## Task item
Give the lines again exactly as they appear, beginning at the one with "19800 | 20300 |" and ending at the last line of the records.

## Data supplied
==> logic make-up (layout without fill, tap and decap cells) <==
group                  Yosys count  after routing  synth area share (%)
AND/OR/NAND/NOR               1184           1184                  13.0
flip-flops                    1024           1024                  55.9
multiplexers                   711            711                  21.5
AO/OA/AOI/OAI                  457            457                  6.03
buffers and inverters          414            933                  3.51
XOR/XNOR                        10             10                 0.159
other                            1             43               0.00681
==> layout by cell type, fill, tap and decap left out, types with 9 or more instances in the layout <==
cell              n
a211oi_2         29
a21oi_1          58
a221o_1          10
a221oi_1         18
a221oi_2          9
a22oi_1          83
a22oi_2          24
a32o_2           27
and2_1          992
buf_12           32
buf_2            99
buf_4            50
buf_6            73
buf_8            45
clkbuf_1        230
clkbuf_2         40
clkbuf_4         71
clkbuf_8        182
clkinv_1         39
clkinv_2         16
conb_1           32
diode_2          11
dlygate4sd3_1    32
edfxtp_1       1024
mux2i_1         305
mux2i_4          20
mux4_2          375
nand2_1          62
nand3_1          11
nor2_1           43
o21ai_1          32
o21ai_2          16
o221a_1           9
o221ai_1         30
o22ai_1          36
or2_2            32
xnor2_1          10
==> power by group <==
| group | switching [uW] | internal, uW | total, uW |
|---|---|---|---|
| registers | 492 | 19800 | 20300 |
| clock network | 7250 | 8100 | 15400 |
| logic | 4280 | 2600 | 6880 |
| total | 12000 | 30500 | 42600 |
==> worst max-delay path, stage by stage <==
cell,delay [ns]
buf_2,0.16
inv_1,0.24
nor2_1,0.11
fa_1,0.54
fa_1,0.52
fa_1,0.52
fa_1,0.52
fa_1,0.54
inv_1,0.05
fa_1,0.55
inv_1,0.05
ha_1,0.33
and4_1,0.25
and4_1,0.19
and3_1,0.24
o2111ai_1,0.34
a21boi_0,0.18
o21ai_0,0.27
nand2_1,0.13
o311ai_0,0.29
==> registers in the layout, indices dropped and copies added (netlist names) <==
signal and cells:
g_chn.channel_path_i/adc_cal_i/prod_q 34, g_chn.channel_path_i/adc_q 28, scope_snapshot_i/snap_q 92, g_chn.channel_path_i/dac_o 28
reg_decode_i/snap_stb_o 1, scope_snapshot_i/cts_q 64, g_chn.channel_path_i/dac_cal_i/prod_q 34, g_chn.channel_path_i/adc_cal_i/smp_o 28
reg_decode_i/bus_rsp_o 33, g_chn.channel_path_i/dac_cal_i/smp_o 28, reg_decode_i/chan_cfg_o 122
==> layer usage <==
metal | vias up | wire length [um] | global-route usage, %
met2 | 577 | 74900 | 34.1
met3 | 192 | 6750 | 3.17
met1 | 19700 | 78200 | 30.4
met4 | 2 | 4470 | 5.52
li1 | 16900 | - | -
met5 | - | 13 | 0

## Answer space
| registers | 492 | 19800 | 20300 |
| clock network | 7250 | 8100 | 15400 |
| logic | 4280 | 2600 | 6880 |
| total | 12000 | 30500 | 42600 |
==> worst max-delay path, stage by stage <==
cell,delay [ns]
buf_2,0.16
inv_1,0.24
nor2_1,0.11
fa_1,0.54
fa_1,0.52
fa_1,0.52
fa_1,0.52
fa_1,0.54
inv_1,0.05
fa_1,0.55
inv_1,0.05
ha_1,0.33
and4_1,0.25
and4_1,0.19
and3_1,0.24
o2111ai_1,0.34
a21boi_0,0.18
o21ai_0,0.27
nand2_1,0.13
o311ai_0,0.29
==> registers in the layout, indices dropped and copies added (netlist names) <==
signal and cells:
g_chn.channel_path_i/adc_cal_i/prod_q 34, g_chn.channel_path_i/adc_q 28, scope_snapshot_i/snap_q 92, g_chn.channel_path_i/dac_o 28
reg_decode_i/snap_stb_o 1, scope_snapshot_i/cts_q 64, g_chn.channel_path_i/dac_cal_i/prod_q 34, g_chn.channel_path_i/adc_cal_i/smp_o 28
reg_decode_i/bus_rsp_o 33, g_chn.channel_path_i/dac_cal_i/smp_o 28, reg_decode_i/chan_cfg_o 122
==> layer usage <==
metal | vias up | wire length [um] | global-route usage, %
met2 | 577 | 74900 | 34.1
met3 | 192 | 6750 | 3.17
met1 | 19700 | 78200 | 30.4
met4 | 2 | 4470 | 5.52
li1 | 16900 | - | -
met5 | - | 13 | 0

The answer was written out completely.